In 1970, Alcorn received the Augustus Saint-Gaudens Award.

In 1971, the Japanese magazine IDEA dedicated an issue to John Alcorn's work and described him as one of the principal protagonists of the contemporary American graphic design.

=== Italian Period ===
In 1969, John Alcorn visited the village where his maternal grandparents were born, and was fascinated by the country and its culture. He spent two subsequent summers in Italy traveling across the country. In 1971, Alcorn and his family moved to Florence. He started collaborating with the Rizzoli publishing house and played an important role in redesigning the brand, its book covers and catalogues. Alcorn created the title designs for Federico Fellini's film Amarcord as well as Ginger and Fred and And the Ship Sails On.

=== Return to the United States ===
In 1977, Alcorn moved back to the United States, and worked on designing book covers and illustrations for various publishing houses (e.g., Knopf, Simon& Schuster, Atheneum, Random House, etc) as well as designing advertising materials.

=== Personal life ===
Following graduation from Cooper Union, Alcorn married and in 1962 settled in Ossining, New York, where he lived with his wife Phyllis, and their four sons. In 1971 he moved with his family to Florence, Italy.
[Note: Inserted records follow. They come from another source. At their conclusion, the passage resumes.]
This design comes from an exercise in tuning for small area, a short achievable clock period and few clock cycles per item on the open sky130 flow, not from production work.
Only simulation tests tie the RTL to the original design; equivalence was not proved.
Power figures rest on the tool's default switching activity, not on a simulated workload.

==> module pp_reduction_sequencer, before the edit <==
module pp_reduction_sequencer #(
    parameter int WIDTH  = 128,
    parameter int MAX_PP = 16,
    parameter int CNT_W  = 5
) (
    input  logic             clk,
    input  logic             rst,
    input  logic             start,
    input  logic [CNT_W-1:0] pp_count,
    output logic             busy,
    output logic             err,
    input  logic             in_valid,
    output logic             in_ready,
    input  logic [WIDTH-1:0] in_pp0,
    input  logic [WIDTH-1:0] in_pp1,
    output logic             out_valid,
    input  logic             out_ready,
    output logic [WIDTH-1:0] out_result
);
    localparam logic [CNT_W-1:0] c_MAX_PP = CNT_W'(MAX_PP);
    localparam logic [CNT_W-1:0] c_ONE    = CNT_W'(1);
    localparam int BW = 16;
    localparam int NB = WIDTH / BW;
    logic             r_active;      
    logic             r_first;       
    logic             r_odd;
    logic [CNT_W-1:0] r_beats_left;
    logic             r_mask1;       
    logic             r_res_valid;   
    logic             r_err;
    logic [WIDTH-1:0] r_acc;
    logic [NB-1:0]    r_cb;          
    logic [NB-1:0]    w_base_cb;
    logic [NB-1:0]    w_cb_next;
    logic [WIDTH-1:0] w_acc_next;
    logic [WIDTH-1:0] w_carries;
    logic             w_count_ok;
    logic [CNT_W-1:0] w_beats_init;
    logic             w_last_beat;
    logic             w_beat_fire;
    logic             w_res_take;
    logic             w_start_take;
    logic [WIDTH-1:0] w_base;
    logic [WIDTH-1:0] w_lane1;
    logic [WIDTH-1:0] w_csa_s;
    logic [WIDTH-1:0] w_csa_c;
    assign w_count_ok   = (pp_count != '0) && (pp_count <= c_MAX_PP);
    assign w_beats_init = (pp_count >> 1) + {{(CNT_W-1){1'b0}}, pp_count[0]};
    assign w_last_beat  = (r_beats_left == c_ONE);
    assign in_ready     = r_active && !(r_res_valid && !out_ready);
    assign w_beat_fire  = in_valid && in_ready;
    assign w_res_take   = r_res_valid && out_ready;
    assign busy         = r_active;
    assign w_start_take = start && !busy;
    assign w_base  = r_first ? '0 : r_acc;
    assign w_lane1 = r_mask1 ? '0 : in_pp1;
    assign w_csa_s = w_base ^ in_pp0 ^ w_lane1;
    assign w_csa_c = {(w_base[WIDTH-2:0] & in_pp0[WIDTH-2:0]) |
                      (w_base[WIDTH-2:0] & w_lane1[WIDTH-2:0]) |
                      (in_pp0[WIDTH-2:0] & w_lane1[WIDTH-2:0]), 1'b0};
    assign w_base_cb = r_first ? '0 : r_cb;
    for (genvar b = 0; b < NB; b++) begin : g_blk
        logic [BW+1:0] w_t;
        pp_blk_add_bk u_add (
            .a ({1'b0, w_csa_s[b*BW +: BW], 1'b1}),
            .b ({1'b0, w_csa_c[b*BW +: BW], (b == 0) ? 1'b0 : w_base_cb[b]}),
            .y (w_t)
        );
        assign w_acc_next[b*BW +: BW] = w_t[BW:1];
        assign w_cb_next[b]           = w_t[BW+1];
    end
    always_ff @(posedge clk) begin
        if (w_beat_fire) begin
            r_acc <= w_acc_next;
            r_cb  <= {w_cb_next[NB-2:0], 1'b0};
        end
    end
    for (genvar b = 0; b < NB; b++) begin : g_res
        assign w_carries[b*BW +: BW] = {{(BW-1){1'b0}}, (b == 0) ? 1'b0 : r_cb[b]};
    end
    always_ff @(posedge clk) begin
        if (rst) begin
            r_active     <= 1'b0;
            r_first      <= 1'b0;
            r_odd        <= 1'b0;
            r_mask1      <= 1'b0;
            r_beats_left <= '0;
            r_res_valid  <= 1'b0;
            r_err        <= 1'b0;
        end else begin
            r_err <= w_start_take && !w_count_ok;
            if (w_res_take) begin
                r_res_valid <= 1'b0;
            end
            if (w_beat_fire) begin
                r_first      <= 1'b0;
                r_beats_left <= r_beats_left - c_ONE;
                r_mask1      <= r_odd && (r_beats_left == CNT_W'(2));
                if (w_last_beat) begin
                    r_active    <= 1'b0;
                    r_res_valid <= 1'b1;
                end
            end
            if (w_start_take && w_count_ok) begin
                r_active     <= 1'b1;
                r_first      <= 1'b1;
                r_odd        <= pp_count[0];
                r_beats_left <= w_beats_init;
                r_mask1      <= (pp_count == c_ONE);
            end
        end
    end
    assign err        = r_err;
    assign out_valid  = r_res_valid;
    pp_out_add_sk u_res (
        .a (r_acc),
        .b (w_carries),
        .y (out_result)
    );
endmodule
In 1977 he returned with his family to the United States, settling in Cold Spring, New York. In 1983 Alcorn and his wife moved to Hamburg Cove in Lyme, Connecticut.
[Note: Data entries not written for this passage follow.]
This design comes from an exercise in tuning for small area and few clock cycles per item on the open sky130 flow, not from production work.
Function was checked by simulation only, so behaviour that the tests miss may differ from the original.
Power figures rest on the tool's default switching activity, not on a simulated workload.

Setup of run 1:
// vsldu_top
module vsldu_top #(
    parameter int VLEN = 64
) (
    input  logic                                clk,
    input  logic                                rst_n,
    input  logic                                in_valid,
    output logic                                in_ready,
    input  logic [2:0]                          op,
    input  logic [2:0]                          sew,
    input  logic [2:0]                          lmul,
    input  logic [vsldu_pkg::MAX_LMUL*VLEN-1:0] vs2,
    input  logic [vsldu_pkg::ELEN-1:0]          scalar,
    output logic                                out_valid,
    input  logic                                out_ready,
    output logic [vsldu_pkg::MAX_LMUL*VLEN-1:0] result
);
For scale: about 3000 cells after synthesis.
clock: 10.0 ns
lec_check: 0
cap_margin: 30
core_margin: 2
core_utilization: 30
place_density: 0.5
slew_margin: 25
synth_hierarchical: 1
standard.sh (not shown) runs the stock make flow with config.mk's settings and CLKGATE_MAP_FILE= SYNTH_SCRIPT=/design/flow/synth_recipe.tcl, a recipe that flattens the netlist after the stock synthesis.
==> flow/flow/run.sh <==
#!/bin/bash
# Layout: the standard flow (standard synthesis unchanged), with the port
# buffers made from the smallest buffer cell, small clock buffers and no CTS
# dummy loads.
set -euo pipefail
export BUFFER_PORTS_ARGS="-buffer_cell sky130_fd_sc_hd__buf_1"
export CTS_ARGS="-sink_clustering_enable -repair_clock_nets -dont_use_dummy_load -buf_list {sky130_fd_sc_hd__clkbuf_8} -root_buf sky130_fd_sc_hd__clkbuf_8 -sink_clustering_size 20 -sink_clustering_max_diameter 50"
bash standard.sh > make_flow.log 2>&1
Run 1 finished every step from synthesis to the final layout, and the layout passed the timing, DRC and antenna checks.
Testbench counts of run 1, summed over its fixed seeds: cycles 4,808, items 4,800.
Inputs modified between run 1 and run 2:
Settings: PLACE_DENSITY: 0.5 -> 0.42; CORE_UTILIZATION: 30 -> 24.
==> flow/run.sh (new file) <==
#!/bin/bash
# synth_recipe.tcl (not shown) runs the flow's synth.tcl, then flattens the netlist and writes it again
# the make line also repeats each setting of config.mk as NAME=value (left out here)
make -C /OpenROAD-flow-scripts/flow DESIGN_CONFIG=/design/flow/config.mk WORK_HOME=/design/flow/orfs CLKGATE_MAP_FILE= SYNTH_SCRIPT=/design/flow/synth_recipe.tcl finish
removed: flow/flow/run.sh
removed: flow/standard.sh
### Flow results
- Summary of the comparison: worst-path maximum fanout is higher in run 2, relative to run 1.
- Utilization after layout, run 2 and run 1: lower on run 2
- Run 1 has a higher path length in cells of the critical path than run 2.
- Run 2 vs run 1: required time of the worst setup path down
- Height of the chip up 12% in run 2 wrt run 1
> inputs changed (run 2 -> run 3)
Settings: swapping 0.42 for 0.48 in PLACE_DENSITY; swapping 24 for 28 in CORE_UTILIZATION.
==> flow/flow/run.sh (new file) <==
#!/bin/bash
# Layout: the standard flow (standard synthesis unchanged), with the port
# buffers made from the smallest buffer cell, small clock buffers and no CTS
# dummy loads.
set -euo pipefail
export BUFFER_PORTS_ARGS="-buffer_cell sky130_fd_sc_hd__buf_1"
export CTS_ARGS="-sink_clustering_enable -repair_clock_nets -dont_use_dummy_load -buf_list {sky130_fd_sc_hd__clkbuf_8} -root_buf sky130_fd_sc_hd__clkbuf_16"
bash standard.sh > make_flow.log 2>&1
==> flow/standard.sh (new file) <==
#!/bin/bash
# synth_recipe.tcl (not shown) runs the flow's synth.tcl, then flattens the netlist and writes it again
# the make line also repeats each setting of config.mk as NAME=value (left out here)
make -C /OpenROAD-flow-scripts/flow DESIGN_CONFIG=/design/flow/config.mk WORK_HOME=/design/flow/orfs CLKGATE_MAP_FILE= SYNTH_SCRIPT=/design/flow/synth_recipe.tcl "${@:-finish}"
removed: flow/run.sh
--- outcome ---
Sequential share of layout area was higher in run 3 than in run 2. When run 3 is measured against run 2, its clock skew turns out 0.018 ns higher. Run 3 vs run 2, met1 demand-to-capacity share in global routing went down by 1.4 points. Re met2 routing resource usage after global routing: run 3 and run 2 aren't equal, and the higher value belongs to run 2. When the final numbers for run 3 and run 2 were put side by side, the layout-stage area growth over the synthesis result turned out to be smaller in run 3. Taking run 2 as the reference, in run 3 power consumed by the clock network now sits lower, combinational power now sits lower.
Input-level comparison between run 4 and run 3:
Settings: changing PLACE_DENSITY from 0.48 to 0.42; changing CORE_UTILIZATION from 28 to 24.
Findings:
Run 4 vs run 3 — minimum period implied by the final worst setup slack dropped 0.049 ns.
Re power: run 4 is about 1.1% up on run 3.
Core utilization: run 4 lower than run 3
Diff run 3 -> run 4 | met2 layer usage reported by global route | decrease of 2.9 points
Taking run 3 as the reference, in run 4 count of plain and timing-repair buffers in the layout went up about 1.9%, die extent in x higher, DRC violation count after routing roughly the same.
In the flow results for run 4 and run 3, the power share of the combinational group is larger on run 4.
Compared with run 3, run 4 shows a higher worst slack on hold paths.

## separate check: timing with driven ports
In the flow no input, the clock included, has a driving cell. The finished layouts below were timed again as built, in two steps.
Step 1, drivers: a clkbuf_16 drives clk and a buf_2 each remaining input, both assumed.
Step 2 moves the port delays by t, midway between the first and last clock arrival at a register: inputs arrive t later, outputs are due t later. That takes back most of the time a late clock gives input paths.
a / b / c = ideal ports / drivers / drivers and shift; a / b = the first two.
| run | t, ns | slack for setup (ns) | worst hold slack (ns) | worst register clock-pin slew, ns | worst slew at a driven data input, ns |
|---|---|---|---|---|---|
| run 1 | 0.718 | 2.849 / 2.888 / 2.171 | 0.433 / 0.433 / 0.433 | 0.10 / 0.10 | 0.16 |
| run 2 | 0.651 | 1.906 / 1.957 / 1.307 | 0.440 / 0.440 / 0.440 | 0.07 / 0.07 | 0.11 |
| run 3 | 0.627 | 2.716 / 2.762 / 2.136 | 0.433 / 0.433 / 0.433 | 0.06 / 0.06 | 0.21 |
| run 4 | 0.619 | 2.765 / 2.821 / 2.201 | 0.439 / 0.439 / 0.439 | 0.07 / 0.07 | 0.23 |
After both steps every run listed still meets setup and hold. For run 1, which loses most, drivers alone change the setup slack by +0.039 ns; drivers and shift together by -0.678 ns.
== Exhibitions and collections ==
Group exhibitions:

- The Push Pin Style, (Paris, Louvre, Musée des Arts Décoratifs, March 18-May 18, 1970); Milan, Castello Sforzesco, Sala Balla, May 25-June 25, 1971).
- Grafica sperimentale per la stampa, 36° Venice Biennale, 1972.
- Stephen, Sabina & John Alcorn, Atrium Gallery, School of Fine Arts/Department of Art, University of Connecticut at Storrs, December 5–23, 1988.
- Stephen & John Alcorn, Lustrare Gallery, Soho, New York, October 29-November 23, 1991.

One-Man exhibitions:

- New York Art Directors Club, late 1960s.
- Peter Cooper Gallery, New York, February 2–26, 1970.
- John Alcorn, Hopkins Center, Dartmouth College, 1970.
- Gallerie Delpire, Paris, December 1971.
- Centro Rizzoli, Galleria Vittorio Emanuele, Milan, December 2, 1975 - January 6, 1976.
- Beaumont-May Gallery & Artist in Residence, Dartmouth College, 1981.

== Awards ==
John Alcorn received numerous awards from the New York Art Directors Club, the Society of Illustrators, AIGA (The American Institute of Graphic Arts), the Society of Publication Designers, and others. In 1968, he won first prize at the Bologna Children's Book Fair. He was the recipient of the prestigious Augustus Saint-Gaudens Medal from Cooper Union. In 1970, he was selected as the first graphic artist to be Artist-In-Residence at Dartmouth College. In 1987, he was Artist-In-Residence at the Maryland Institute College of Art. Other awards include:

- New York Times choice of Best Illustrated Children's Books of the Year
  - 1962 for Books!
  - 1966, for Wonderful Time

==Illustration work==

Books illustrated by Alcorn are all for children, except as indicated.
- Wadeeha Atiyeh, "Scheherazade Cooks!," Channel Press, 1960 (cookbook)
- Murray McCain, Books! (nonfiction), J. Cape, 1962
- Al Hine, Where in the World Do You Live? (fiction), Harcourt, 1962
- Mary Kay Phelan, The Circus, Holt, 1963
- Ogden Nash, Everyone but Thee and Me (adult poems), Dent, 1963
- Hine, Money Round the World, Harcourt, 1963
- Stella Standard, The Art of Fruit Cookery, Doubleday, 1964
- Sesyle Joslin, The Petite Famille (French language reader), Harcourt, 1964
- Television Note Book: 1964, Columbia Broadcasting System, Inc., 1964
- McCain, Writing! (nonfiction), Ariel, 1964. Hine, A Letter to Anywhere (nonfiction), Harcourt, 1964
- Marie Winn and Alan Miller, The Fireside Book of Children's Songs, Simon & Schuster, 1966
- Phyllis McGinley, Wonderful Time (poems), Lippincott, 1966
- Joslin, La Fiesta (Spanish language reader), Harcourt, 1967
- Jan Wahl, Pocahontas in London (fiction), Delacorte, 1967
- Martin Gardner, Never Make Fun of a Turtle, My Son (poems), Simon & Schuster, 1969
- One, Two, Three, Hallmark, 1970
- The Great Book of Puzzles and Perplexities, 1978

He also illustrated and designed numerous book jackets and paperback covers, two print catalogs, and contributed illustrations to many periodicals, including McCall's, Playboy, and Sports Illustrated.